• _Work request_
From the records, return each line that has the word "assignment" in it.

• _Given records_
File: src/rtl/reset_sequencer.sv
`default_nettype none
// ============================================================================
//  Module      : reset_sequencer
//  Description : Staged reset release sequencer. After the upstream RESET is
//                released (deassertion re-timed through a 2-flop
//                synchroniser), the core, peripheral and comms resets are
//                released one stage at a time. In RUN, a software request or
//                (optionally) a watchdog expiry restarts the sequence.
//  Revision    : 1.0 - initial release
// ----------------------------------------------------------------------------
//  Parameters
//    HOLD_CYCLES    cycles all resets stay asserted after synchronised release
//    STAGE_DELAY    cycles between successive stage releases
//    WDT_TIMEOUT    watchdog timeout in cycles
//  Ports
//    CLK_48MHZ      in   1  sole clock, rising edge
//    RESET          in   1  asynchronous active-high reset
//    SOFT_RESET_REQ in   1  software reset request (rising edge acts in RUN)
//    WDT_KICK       in   1  watchdog service strobe
//    RST_CORE       out  1  stage-1 reset, active high
//    RST_PERIPH     out  1  stage-2 reset, active high
//    RST_COMMS      out  1  stage-3 reset, active high
//    RESET_DONE     out  1  all stages released
//    RESET_COUNT    out  8  soft/watchdog resets since last RESET (saturating)
//    WDT_FIRED      out  1  sticky watchdog-expiry flag
//  Configuration
//    RESET_SEQ_WDT_EN  when defined, builds the watchdog; otherwise WDT_KICK
//                      is ignored and WDT_FIRED is tied low.
// ============================================================================
module reset_sequencer #(
    parameter int HOLD_CYCLES = 48,
    parameter int STAGE_DELAY = 480,
    parameter int WDT_TIMEOUT = 4800000
) (
    input  logic       CLK_48MHZ,
    input  logic       RESET,
    input  logic       SOFT_RESET_REQ,
    input  logic       WDT_KICK,
    output logic       RST_CORE,
    output logic       RST_PERIPH,
    output logic       RST_COMMS,
    output logic       RESET_DONE,
    output logic [7:0] RESET_COUNT,
    output logic       WDT_FIRED
);

    // The shared delay counter only ever needs to reach max(HOLD, STAGE)-1.
    localparam int MAX_DELAY = (HOLD_CYCLES > STAGE_DELAY) ? HOLD_CYCLES : STAGE_DELAY;
    localparam int CNT_W     = (MAX_DELAY > 1) ? $clog2(MAX_DELAY) : 1;
    localparam logic [CNT_W-1:0] HOLD_LAST  = CNT_W'(HOLD_CYCLES - 1);
    localparam logic [CNT_W-1:0] STAGE_LAST = CNT_W'(STAGE_DELAY - 1);

    typedef enum logic [1:0] {
        S_HOLD       = 2'd0,
        S_REL_CORE   = 2'd1,
        S_REL_PERIPH = 2'd2,
        S_RUN        = 2'd3
    } state_t;

    logic [1:0]       sync_q, sync_d;
    state_t           state_q, state_d;
    logic [CNT_W-1:0] cnt_q, cnt_d;
    logic             rst_core_q, rst_core_d;
    logic             rst_periph_q, rst_periph_d;
    logic             rst_comms_q, rst_comms_d;
    logic             done_q, done_d;
    logic [7:0]       count_q, count_d;
    logic             soft_prev_q, soft_prev_d;

    logic             released;
    logic             soft_trig;
    logic             wdt_fire;
    logic             reseq;

    // Assertion of RESET clears sync_q asynchronously; release only becomes
    // visible to the sequencer after two clean clock edges.
    assign released = sync_q[1];

    // Edge detect: a level already high when RUN is (re)entered never fires.
    assign soft_trig = (state_q == S_RUN) && SOFT_RESET_REQ && !soft_prev_q;
    assign reseq     = soft_trig || wdt_fire;

    always_comb begin
        sync_d       = {sync_q[0], 1'b1};
        soft_prev_d  = SOFT_RESET_REQ;
        state_d      = state_q;
        cnt_d        = cnt_q;
        rst_core_d   = rst_core_q;
        rst_periph_d = rst_periph_q;
        rst_comms_d  = rst_comms_q;
        done_d       = done_q;
        count_d      = count_q;

        if (released) begin
            if (reseq) begin
                // Soft and watchdog causes coinciding count as one event.
                state_d      = S_HOLD;
                cnt_d        = '0;
                rst_core_d   = 1'b1;
                rst_periph_d = 1'b1;
                rst_comms_d  = 1'b1;
                done_d       = 1'b0;
                if (count_q != 8'hFF) begin
                    count_d = count_q + 8'd1;
                end
            end else begin
                case (state_q)
                    S_HOLD: begin
                        if (cnt_q == HOLD_LAST) begin
                            rst_core_d = 1'b0;
                            state_d    = S_REL_CORE;
                            cnt_d      = '0;
                        end else begin
                            cnt_d = cnt_q + CNT_W'(1);
                        end
                    end
                    S_REL_CORE: begin
                        if (cnt_q == STAGE_LAST) begin
                            rst_periph_d = 1'b0;
                            state_d      = S_REL_PERIPH;
                            cnt_d        = '0;
                        end else begin
                            cnt_d = cnt_q + CNT_W'(1);
                        end
                    end
                    S_REL_PERIPH: begin
                        if (cnt_q == STAGE_LAST) begin
                            rst_comms_d = 1'b0;
                            done_d      = 1'b1;
                            state_d     = S_RUN;
                            cnt_d       = '0;
                        end else begin
                            cnt_d = cnt_q + CNT_W'(1);
                        end
                    end
                    default: begin
                        state_d = S_RUN;
                    end
                endcase
            end
        end
    end

    always_ff @(posedge CLK_48MHZ or posedge RESET) begin
        if (RESET) begin
            sync_q       <= 2'b00;
            soft_prev_q  <= 1'b0;
            state_q      <= S_HOLD;
            cnt_q        <= '0;
            rst_core_q   <= 1'b1;
            rst_periph_q <= 1'b1;
            rst_comms_q  <= 1'b1;
            done_q       <= 1'b0;
            count_q      <= 8'd0;
        end else begin
            sync_q       <= sync_d;
            soft_prev_q  <= soft_prev_d;
            state_q      <= state_d;
            cnt_q        <= cnt_d;
            rst_core_q   <= rst_core_d;
            rst_periph_q <= rst_periph_d;
            rst_comms_q  <= rst_comms_d;
            done_q       <= done_d;
            count_q      <= count_d;
        end
    end

`ifdef RESET_SEQ_WDT_EN
    localparam int WDT_W = (WDT_TIMEOUT > 1) ? $clog2(WDT_TIMEOUT) : 1;
    localparam logic [WDT_W-1:0] WDT_LAST = WDT_W'(WDT_TIMEOUT - 1);

    logic [WDT_W-1:0] wdt_cnt_q, wdt_cnt_d;
    logic             wdt_fired_q, wdt_fired_d;

    // A kick on the expiry cycle suppresses the expiry.
    assign wdt_fire = (state_q == S_RUN) && !WDT_KICK && (wdt_cnt_q == WDT_LAST);

    always_comb begin
        wdt_fired_d = wdt_fired_q | wdt_fire;
        if ((state_q != S_RUN) || WDT_KICK || reseq) begin
            wdt_cnt_d = '0;
        end else begin
            wdt_cnt_d = wdt_cnt_q + WDT_W'(1);
        end
    end

    always_ff @(posedge CLK_48MHZ or posedge RESET) begin
        if (RESET) begin
            wdt_cnt_q   <= '0;
            wdt_fired_q <= 1'b0;
        end else begin
            wdt_cnt_q   <= wdt_cnt_d;
            wdt_fired_q <= wdt_fired_d;
        end
    end

    assign WDT_FIRED = wdt_fired_q;
`else
    logic [31:0] unused_wdt_cfg;
    logic        unused_wdt_kick;

    assign unused_wdt_cfg  = 32'(WDT_TIMEOUT);
    assign unused_wdt_kick = WDT_KICK;
    assign wdt_fire        = 1'b0;
    assign WDT_FIRED       = 1'b0;
`endif

    assign RST_CORE    = rst_core_q;
    assign RST_PERIPH  = rst_periph_q;
    assign RST_COMMS   = rst_comms_q;
    assign RESET_DONE  = done_q;
    assign RESET_COUNT = count_q;

endmodule
`default_nettype wire

File: config.mk
export PLATFORM = sky130hd
export DESIGN_NAME = reset_sequencer
export DESIGN_NICKNAME = d
export VERILOG_FILES = /design/src/rtl/reset_sequencer.sv
export SDC_FILE = /design/constraint.sdc
export NUM_CORES = 1
export LEC_CHECK = 0
export BUFFER_PORTS_ARGS = -buffer_cell sky130_fd_sc_hd__buf_2
export CORE_AREA = 2 2 62 64
export DETAILED_ROUTE_END_ITERATION = 8
export DIE_AREA = 0 0 64 66
export HOLD_SLACK_MARGIN = 0.02
export SETUP_SLACK_MARGIN = 0.3
export SLEW_MARGIN = 10
export SYNTH_ARGS = -nofsm -noshare
export SYNTH_HDL_FRONTEND = slang
export SYNTH_SLANG_ARGS = --single-unit
File: constraint.sdc
create_clock -name CLK_48MHZ -period 2.64 [get_ports CLK_48MHZ]
set_input_delay 0.264 -clock CLK_48MHZ [delete_from_list [all_inputs] [get_ports CLK_48MHZ]]
set_output_delay 0.264 -clock CLK_48MHZ [all_outputs]
set_load 0.05 [all_outputs]
# Word-level counts from Yosys, hierarchy flattened
# Index checks and enable logic that the tools add are counted.
[op_classes] n_addsub=2 eq_ne=9 muxes=20 reduce_logical=17
[op_table] operator="$mux 9" n=3
[op_table] operator="$pmux 9 s2" n=1
[op_table] operator="$reduce_and 3->1" n=4
[op_table] operator="$mux 1" n=11
[op_table] operator="$reduce_bool 2->1" n=5
[op_table] operator="$add 9x1->9 const B" n=1
[op_table] operator="$eq 9x6->1 const B" n=1
[op_table] operator="$eq 9x9->1 const B" n=1
[op_table] operator="$ne 3x3->1 const B" n=3
[op_table] operator="$add 8x1->8 const B" n=1
[op_table] operator="$mux 2" n=4
[op_table] operator="$ne 8x8->1 const B" n=1
[op_table] operator="$pmux 2 s3" n=1
[op_table] operator="$eq 2x2->1 const B" n=2
[op_table] operator="$reduce_and 4->1" n=1
[op_table] operator="$reduce_bool 3->1" n=1
[op_table] operator="$eq 2x1->1 const B" n=1
[op_table] operator="$logic_and 1x1->1" n=2
[op_table] operator="$logic_not 2->1" n=1
[op_table] operator="$reduce_and 2->1" n=1
[op_table] operator="$reduce_or 2->1" n=1
[op_table] operator="$logic_not 1->1" n=1
[word_totals] register_bits=26 inputBits=4 output_inout_bits=13 word_cells=57

# Logic depth before layout (Yosys ltp)
[logic_depth] word_depth=5 ltp_mapped=8 depth_no_buf=7

# Worst setup path before layout
# Ideal clock, no wire load.
[synth_timing] kind="reg2reg" from="reg state_q[0]" to="reg cnt_q[8]" setup_time_ps=68 arrival_ps=1856 t_required_ps=2572 setup_slack_ps=716 stages_incl_launch_ff=9 n_path_buf=1 period_less_slack_ps=1924 cell_sequence="dfrtp_1 > inv_1 > ha_1 > o21ai_0 > and2_1 > buf_6 > or4_1 > nand2_1 > a32o_1"
[synth_via] elab_chain_cells=5 elab_cells_between_ends=11 classes_between="eq/ne (3); mux (2); reduce/logical (6)"
[synth_rtl] item="start: declaration" line_no="61" text="state_t state_q, state_d;"
[synth_rtl] item="start signal: assignment" line_no="158" text="state_q <= state_d;"
[synth_rtl] item="$eq 2x2->1" line_no="80" text="assign soft_trig = (state_q == S_RUN) && SOFT_RESET_REQ && !soft_prev_q;"
[synth_rtl] item="$logic_and 1x1->1 (2 in a row)" line_no="80"
[synth_rtl] item="$reduce_bool 3->1 (no source line)"
[synth_rtl] item="$reduce_and 2->1 (no source line)"
[synth_rtl] item="end signal: assignment" line_no="159" text="cnt_q <= cnt_d;"
[synth_rtl] item="end: declaration" line_no="62" text="logic [CNT_W-1:0] cnt_q, cnt_d;"
# Parallel ways exist; a longest one is shown, timed or not.
# A chain may end at the register's enable or synchronous reset.

# Worst setup path in the final report
# Ends and elaborated chain as after synthesis.

==> flow_summary.rst <==
.. list-table::
   :header-rows: 1

   * - Metric
     - Value
   * - Result of the run
     - completed
   * - CP Data Required Time
     - a little under 3 ns
   * - CTS hold repair buffers
     - 0
   * - Worst VDD drop
     - 0.191 mV
   * - Final critical-path share of the clock period
     - 81.1%
   * - Total of endpoints with negative setup slack in the final report
     - 0
   * - Combinational fraction of design power
     - 18.5%
   * - Overall die area
     - around 4200 um2
   * - Clk network pwr share
     - 28.4%
   * - CP max stage delay
     - 0.51 ns
   * - Diode count
     - 0
   * - Flop and latch count out of synthesis
     - 26
   * - Max Cap Violations
     - 0
   * - Inserted Clock Buffers
     - 3
   * - CP Launch Point
     - state_q[0]$_DFFE_PP0P_
   * - Final Net Count
     - around 170
   * - Register-to-register setup slack
     - between 0.4 and 0.5 ns
   * - Achievable clock frequency
     - between 400 and 500 MHz
   * - Congestion Overflow GR
     - 0
   * - Cell types occupying the most area after synthesis
     - sky130_fd_sc_hd__dfrtp_1, sky130_fd_sc_hd__ha_1, sky130_fd_sc_hd__dfstp_2, sky130_fd_sc_hd__nand2_1, sky130_fd_sc_hd__nand3_1
   * - Hold-critical path endpoint
     - soft_prev_q$_DFF_PP0_
   * - Via/cell ratio
     - approximately 5.2
   * - CP Capture Type
     - flop
   * - Predominant post-synthesis flop cell
     - sky130_fd_sc_hd__dfrtp_1
   * - Setup repair after global routing missed its margin
     - no
   * - Post-synthesis instance area
     - between 1000 and 1500 um2
   * - Maximum fanout count along the critical path
     - 9
   * - Chain of cells forming the critical path
     - inv_1 > ha_1 > o21ai_0 > and2_1 > or4_1 > nand2_1 > a32o_1
   * - Critical register-to-register path endpoint
     - cnt_q[8]$_DFFE_PP0P_
   * - Minimum clock period
     - 2.14 ns
   * - Die height
     - between 60 and 70 um
   * - Power consumption
     - between 0.9 and 1 mW
   * - Sequential power share
     - a little over half
   * - Width of the die
     - between 60 and 70 um
   * - Master of the slowest instance on the critical path
     - sky130_fd_sc_hd__or4_1
   * - Number of enable-type register cells in the synthesized netlist
     - 0
   * - Area overhead of the layout relative to synthesis
     - 11.7%
   * - Worst Setup Start Kind
     - flop
   * - Int Pwr
     - 0.684 mW
   * - Wire length of the first global-routing pass
     - roughly 4700 um
   * - Clock transition at path regs
     - ~0.15 ns
   * - Logic depth of the worst register-to-register path
     - 7
   * - Worst Hold Slack
     - 0.0868 ns
   * - Post-Synthesis Cells
     - 140
   * - Count of pins over their slew limit
     - 0
   * - Ys Warns
     - 0
   * - Clock Tree Root
     - sky130_fd_sc_hd__clkbuf_4
   * - Share of synthesized flip-flops with an asynchronous set or reset
     - 100%
   * - Power per Cell Area
     - approximately 630 nW/um2
   * - Number of clock sinks
     - 26
   * - Setup_tns
     - 0 ns
   * - Type of the setup path with the least slack
     - flop to flop
   * - Fraction of layout instances using a drive strength above 1
     - between 10% and 20%
   * - Count of input and output buffers
     - 14
   * - Setup slack at placement
     - 0.554 ns
   * - Startpoint of the worst-slack reg-to-reg timing path
     - state_q[0]$_DFFE_PP0P_
   * - Worst Hold Class
     - input pin to flop
   * - Antenna-violating nets left
     - 0
   * - Psw
     - 0.280 mW
   * - Synth cell types
     - 36
   * - Number of failing hold endpoints at the final stage
     - 0
   * - Cell type contributing the most total cell area after synthesis
     - sky130_fd_sc_hd__dfrtp_1
   * - Wirelength per Cell
     - around 13 um
   * - Worst Skew
     - around 0.012 ns
   * - Syn nets
     - between 150 and 200
   * - Number of global-route vias before repair
     - around 1.1k
   * - Io pins
     - 17
   * - Maximum clock path buffer count
     - 2
   * - Detailed router's first-iteration violation count
     - 73
   * - TritonCTS clock tree
     - done
   * - Average cell area after synthesis
     - 9.79 um2
   * - Tightest slew margin relative to the limit
     - around a third
   * - Hold depth
     - 1
   * - Switching portion of total power
     - between 20 and 30%
   * - Final worst slack
     - 0.498 ns
   * - DRT Pass-1 Iters
     - 4
   * - Site row count
     - 22
   * - H-tree level count
     - 1
   * - Core box area
     - roughly 3600 um2
   * - Initial Utilization
     - 38.6%
   * - All-Layer GR Usage
     - approximately 14%
   * - Endpoint arrival time on the critical path
     - roughly 2.4 ns
   * - Number of antenna violations at the first check in global routing
     - 0
   * - Setup Fix Bufs, Post-CTS
     - 0
   * - Skew-Pair Late Insertion Delay
     - 0.33 ns
   * - Vias after detailed routing
     - 1,060
   * - Drc violations
     - 0
   * - Sequential fraction of the synthesis area
     - between 40% and 50%
   * - PostCTS Resize Cnt
     - 0
   * - Hold_sp
     - SOFT_RESET_REQ
   * - HPWL after detailed placement
     - about 1900 um
   * - Worst-Margin Slew
     - between 0.9 and 1 ns
   * - Area share of the largest cell type after synthesis
     - 42.0%
   * - P_leak
     - roughly 0.73 nW
   * - Placer's final routability congestion estimate
     - ~0.73
   * - Largest net degree at the start of global routing
     - 27
   * - Post-detailed-routing wire length
     - 2620 um
-- flip-flops by register name (all words and copies together), names as in the netlist --
name         cells
state_q          2
soft_prev_q      1
RST_COMMS        1
RESET_DONE       1
RST_CORE         1
cnt_q            9
RST_PERIPH       1
RESET_COUNT      8
sync_q           2
-- synthesized netlist by cell type, types with 2 or more instances --
| cell type | number |
|---|---|
| sky130_fd_sc_hd__dfrtp_1 | 23 |
| sky130_fd_sc_hd__nand2_1 | 20 |
| sky130_fd_sc_hd__nand3_1 | 13 |
| sky130_fd_sc_hd__nor2_1 | 10 |
| sky130_fd_sc_hd__o21ai_0 | 10 |
| sky130_fd_sc_hd__ha_1 | 8 |
| sky130_fd_sc_hd__xnor2_1 | 7 |
| sky130_fd_sc_hd__inv_1 | 5 |
| sky130_fd_sc_hd__a31oi_1 | 3 |
| sky130_fd_sc_hd__and3_1 | 3 |
| sky130_fd_sc_hd__dfstp_2 | 3 |
| sky130_fd_sc_hd__mux2_2 | 3 |
| sky130_fd_sc_hd__nor3_1 | 3 |
| sky130_fd_sc_hd__a21o_1 | 2 |
| sky130_fd_sc_hd__a21oi_1 | 2 |
| sky130_fd_sc_hd__a32o_1 | 2 |
| sky130_fd_sc_hd__conb_1 | 2 |
| sky130_fd_sc_hd__or3_1 | 2 |
| sky130_fd_sc_hd__or4_1 | 2 |
-- per-stage QoR --
step	cell area (um2)	util, %	cells
2_1_floorplan	1370	-	140
3_3_place_gp	1480	41.6	199
3_5_place_dp	1480	41.6	199
4_1_cts	1530	43.1	203
5_1_grt	1530	43.1	203
6_report	1530	43.1	203
-- cells by family (layout without fill, tap and decap cells) --
family	after synthesis	after routing	synth area share, %
other	2	2	0.548
muxes	4	4	3.20
adders and majority gates	8	8	7.31
buffers and inverters	8	23	3.01
AOI/OAI and AO/OA	23	23	10.8
DFF	26	26	47.8
xor gates and xnor gates	8	8	5.11
and+or+nand+nor	61	61	22.3
-- cell usage in the layout, fill, tap and decap left out, types with 3 or more instances in the layout --
cell type                  count
sky130_fd_sc_hd__mux2_2        3
sky130_fd_sc_hd__inv_1         5
sky130_fd_sc_hd__clkbuf_4      3
sky130_fd_sc_hd__nor3_1        3
sky130_fd_sc_hd__xnor2_1       7
sky130_fd_sc_hd__ha_1          8
sky130_fd_sc_hd__nand3_1      13
sky130_fd_sc_hd__dfstp_2       3
sky130_fd_sc_hd__a31oi_1       3
sky130_fd_sc_hd__o21ai_0      10
sky130_fd_sc_hd__nor2_1       10
sky130_fd_sc_hd__nand2_1      20
sky130_fd_sc_hd__dfrtp_1      23
sky130_fd_sc_hd__buf_2        14
sky130_fd_sc_hd__and3_1        3
-- layer usage --
layer,GRT usage (%),wire [um]
met3,1.53,85
met2,24.2,1260
met5,0,0
met1,17.8,1230
met4,5.98,49
-- power by group through the flow --
stage	Sequential [mW]	Combinational, mW	Clock [mW]
floorplan	0.503	0.153	0
global placement	0.516	0.170	0
detailed placement	0.521	0.178	0
CTS	0.512	0.180	0.284
global route	0.523	0.207	0.305
finish	0.512	0.179	0.273
-- how the worst max path moves through the flow --
stage                                      end  slack [ns]  cells past startpoint
final                     cnt_q[8]$_DFFE_PP0P_        0.50                      7
after global routing      cnt_q[8]$_DFFE_PP0P_        0.33                      7
after CTS                 cnt_q[8]$_DFFE_PP0P_        0.49                      7
after detailed placement  cnt_q[3]$_DFFE_PP0P_        0.55                      7
after global placement    cnt_q[8]$_DFFE_PP0P_        0.62                      7
after floorplan           cnt_q[8]$_DFFE_PP0P_        0.72                      8
-- critical path, delay by kind of cell, from the launching register on --
| family | cells | cell delay, ns |
|---|---|---|
| AND/OR/NAND/NOR | 3 | 0.86 |
| flip-flops | 1 | 0.44 |
| adder cells (fa/ha/maj) | 1 | 0.38 |
| AO/OA/AOI/OAI | 2 | 0.30 |
| buffers and inverters | 1 | 0.10 |
-- final cells by class --
cell class | instances | area (um2)
clock buffer | 3 | 22.5
clock inverter | 1 | 30.0
fill | 349 | 2020
inverter | 5 | 18.8
multi-input combinational | 106 | 674
sequential | 26 | 654
tap | 48 | 60.1
timing repair buffer | 14 | 70.1
No activity file was read; power rests on OpenSTA's default activity.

• _Task output_
[synth_rtl] item="start signal: assignment" line_no="158" text="state_q <= state_d;"
[synth_rtl] item="end signal: assignment" line_no="159" text="cnt_q <= cnt_d;"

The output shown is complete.